◆ **Task to complete**
Your answer is the lines below, exactly, from the one that contains "Max-cap violation count at 0 (unchanged)" through the one that contains "(was 5.00 ns)", both included.

◆ **Supplied material**
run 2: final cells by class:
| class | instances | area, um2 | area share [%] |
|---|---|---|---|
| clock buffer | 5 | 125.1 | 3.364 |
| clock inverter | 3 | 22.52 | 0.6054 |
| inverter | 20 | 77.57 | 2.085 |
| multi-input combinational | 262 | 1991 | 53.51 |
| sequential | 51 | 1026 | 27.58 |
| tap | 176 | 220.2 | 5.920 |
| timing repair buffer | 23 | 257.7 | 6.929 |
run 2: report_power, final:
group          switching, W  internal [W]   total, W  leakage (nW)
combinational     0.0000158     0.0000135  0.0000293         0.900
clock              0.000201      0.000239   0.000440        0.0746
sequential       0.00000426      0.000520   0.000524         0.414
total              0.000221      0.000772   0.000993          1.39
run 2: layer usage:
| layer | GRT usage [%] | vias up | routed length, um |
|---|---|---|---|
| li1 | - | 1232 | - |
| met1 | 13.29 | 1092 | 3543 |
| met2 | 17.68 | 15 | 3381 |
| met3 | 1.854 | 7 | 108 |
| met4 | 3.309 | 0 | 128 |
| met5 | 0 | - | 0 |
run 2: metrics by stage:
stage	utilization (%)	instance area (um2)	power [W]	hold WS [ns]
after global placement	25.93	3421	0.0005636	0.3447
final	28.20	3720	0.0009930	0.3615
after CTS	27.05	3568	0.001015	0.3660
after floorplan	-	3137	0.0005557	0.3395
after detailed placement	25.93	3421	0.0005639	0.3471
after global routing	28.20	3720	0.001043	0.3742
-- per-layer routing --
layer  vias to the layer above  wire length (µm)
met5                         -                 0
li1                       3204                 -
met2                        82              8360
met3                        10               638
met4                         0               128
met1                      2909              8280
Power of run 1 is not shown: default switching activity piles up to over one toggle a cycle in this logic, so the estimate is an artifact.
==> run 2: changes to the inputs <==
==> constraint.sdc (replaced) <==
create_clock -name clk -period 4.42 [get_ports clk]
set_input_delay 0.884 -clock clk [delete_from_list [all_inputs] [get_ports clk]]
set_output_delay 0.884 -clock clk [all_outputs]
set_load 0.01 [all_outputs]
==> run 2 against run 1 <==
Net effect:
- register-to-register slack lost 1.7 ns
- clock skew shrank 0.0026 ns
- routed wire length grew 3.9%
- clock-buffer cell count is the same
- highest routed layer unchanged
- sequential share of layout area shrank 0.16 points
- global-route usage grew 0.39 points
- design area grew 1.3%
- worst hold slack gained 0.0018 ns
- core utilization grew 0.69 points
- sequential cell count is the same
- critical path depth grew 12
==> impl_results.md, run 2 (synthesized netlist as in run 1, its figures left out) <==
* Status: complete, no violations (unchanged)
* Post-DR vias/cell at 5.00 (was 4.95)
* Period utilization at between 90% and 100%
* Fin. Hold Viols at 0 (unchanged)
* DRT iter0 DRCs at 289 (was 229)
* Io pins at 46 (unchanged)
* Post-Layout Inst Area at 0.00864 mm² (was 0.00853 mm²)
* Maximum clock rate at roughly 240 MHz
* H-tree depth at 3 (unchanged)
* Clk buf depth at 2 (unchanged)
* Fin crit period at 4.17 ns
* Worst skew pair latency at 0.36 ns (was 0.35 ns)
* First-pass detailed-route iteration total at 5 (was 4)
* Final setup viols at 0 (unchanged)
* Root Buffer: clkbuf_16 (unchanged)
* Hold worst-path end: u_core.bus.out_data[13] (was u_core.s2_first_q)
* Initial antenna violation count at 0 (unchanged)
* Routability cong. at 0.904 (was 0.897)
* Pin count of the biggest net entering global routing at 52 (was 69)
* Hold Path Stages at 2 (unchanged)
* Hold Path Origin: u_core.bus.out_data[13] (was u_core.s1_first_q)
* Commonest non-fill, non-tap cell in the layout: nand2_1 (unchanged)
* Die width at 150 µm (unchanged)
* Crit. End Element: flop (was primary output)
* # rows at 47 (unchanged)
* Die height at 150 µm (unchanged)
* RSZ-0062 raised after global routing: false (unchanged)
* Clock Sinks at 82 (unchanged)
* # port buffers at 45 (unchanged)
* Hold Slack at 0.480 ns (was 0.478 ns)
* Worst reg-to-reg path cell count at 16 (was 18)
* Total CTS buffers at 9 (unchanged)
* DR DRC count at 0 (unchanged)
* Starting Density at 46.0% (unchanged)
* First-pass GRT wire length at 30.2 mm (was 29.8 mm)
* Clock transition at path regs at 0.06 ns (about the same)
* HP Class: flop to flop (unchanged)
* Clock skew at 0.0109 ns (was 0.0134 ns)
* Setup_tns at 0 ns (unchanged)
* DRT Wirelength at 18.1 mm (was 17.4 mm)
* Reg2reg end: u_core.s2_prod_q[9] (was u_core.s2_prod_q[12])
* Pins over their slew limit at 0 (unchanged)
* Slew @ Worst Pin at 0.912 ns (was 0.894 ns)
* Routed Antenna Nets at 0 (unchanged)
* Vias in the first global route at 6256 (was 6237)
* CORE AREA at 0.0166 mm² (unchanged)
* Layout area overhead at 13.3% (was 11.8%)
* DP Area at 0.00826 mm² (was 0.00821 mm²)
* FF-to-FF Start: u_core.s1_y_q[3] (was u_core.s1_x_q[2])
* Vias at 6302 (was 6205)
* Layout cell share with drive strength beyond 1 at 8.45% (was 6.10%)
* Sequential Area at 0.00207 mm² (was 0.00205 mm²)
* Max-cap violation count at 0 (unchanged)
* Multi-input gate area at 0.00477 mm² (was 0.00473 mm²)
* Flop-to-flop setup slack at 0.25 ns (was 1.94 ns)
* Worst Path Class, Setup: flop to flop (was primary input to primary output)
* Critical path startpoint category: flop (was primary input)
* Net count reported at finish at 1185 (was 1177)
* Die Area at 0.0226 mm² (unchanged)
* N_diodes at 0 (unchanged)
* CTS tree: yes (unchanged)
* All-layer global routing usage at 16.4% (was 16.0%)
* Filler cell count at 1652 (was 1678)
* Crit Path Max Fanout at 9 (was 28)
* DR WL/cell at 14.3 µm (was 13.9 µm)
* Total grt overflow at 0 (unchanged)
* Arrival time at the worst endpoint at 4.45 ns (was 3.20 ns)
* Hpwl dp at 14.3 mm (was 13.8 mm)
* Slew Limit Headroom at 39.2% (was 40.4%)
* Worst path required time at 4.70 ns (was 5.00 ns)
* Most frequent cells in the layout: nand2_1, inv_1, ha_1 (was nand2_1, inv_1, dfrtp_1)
[config.mk]
export PLATFORM = sky130hd
export DESIGN_NAME = serial_add_ctrl
export DESIGN_NICKNAME = d
export VERILOG_FILES = /design/src/rtl/serial_add_ctrl.sv
export SDC_FILE = /design/constraint.sdc
export NUM_CORES = 1
export LEC_CHECK = 0
export BUFFER_PORTS_ARGS = -buffer_cell sky130_fd_sc_hd__clkbuf_2
export CORE_AREA = 2 2 52 79
export DETAILED_ROUTE_END_ITERATION = 10
export DIE_AREA = 0 0 54 81
export GPL_ROUTABILITY_DRIVEN = 1
export SYNTH_ARGS = -nofsm -noshare
export SYNTH_HDL_FRONTEND = slang
export SYNTH_HIERARCHICAL = 1
export SYNTH_SLANG_ARGS = --single-unit
[constraint.sdc]
create_clock -name clk -period 4.1 [get_ports clk]
set_input_delay 0.41 -clock clk [delete_from_list [all_inputs] [get_ports clk]]
set_output_delay 0.41 -clock clk [all_outputs]
set_load 0.01 [all_outputs]
[src/rtl/serial_add_ctrl.sv]
// Bit-serial adder: one full_adder time-shared over WIDTH cycles, LSB first, with valid/ready in and out.
// Optional subtract mode is compiled in with `define SERIAL_ADD_SUB_EN (adds the 'sub' input).

module full_adder (
  input  logic a,
  input  logic b,
  input  logic cin,
  output logic sum,
  output logic carry
);
  assign sum   = a ^ b ^ cin;
  assign carry = (a & b) | (cin & (a ^ b));
endmodule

◆ **Reply to the exercise**
* Max-cap violation count at 0 (unchanged)
* Multi-input gate area at 0.00477 mm² (was 0.00473 mm²)
* Flop-to-flop setup slack at 0.25 ns (was 1.94 ns)
* Worst Path Class, Setup: flop to flop (was primary input to primary output)
* Critical path startpoint category: flop (was primary input)
* Net count reported at finish at 1185 (was 1177)
* Die Area at 0.0226 mm² (unchanged)
* N_diodes at 0 (unchanged)
* CTS tree: yes (unchanged)
* All-layer global routing usage at 16.4% (was 16.0%)
* Filler cell count at 1652 (was 1678)
* Crit Path Max Fanout at 9 (was 28)
* DR WL/cell at 14.3 µm (was 13.9 µm)
* Total grt overflow at 0 (unchanged)
* Arrival time at the worst endpoint at 4.45 ns (was 3.20 ns)
* Hpwl dp at 14.3 mm (was 13.8 mm)
* Slew Limit Headroom at 39.2% (was 40.4%)
* Worst path required time at 4.70 ns (was 5.00 ns)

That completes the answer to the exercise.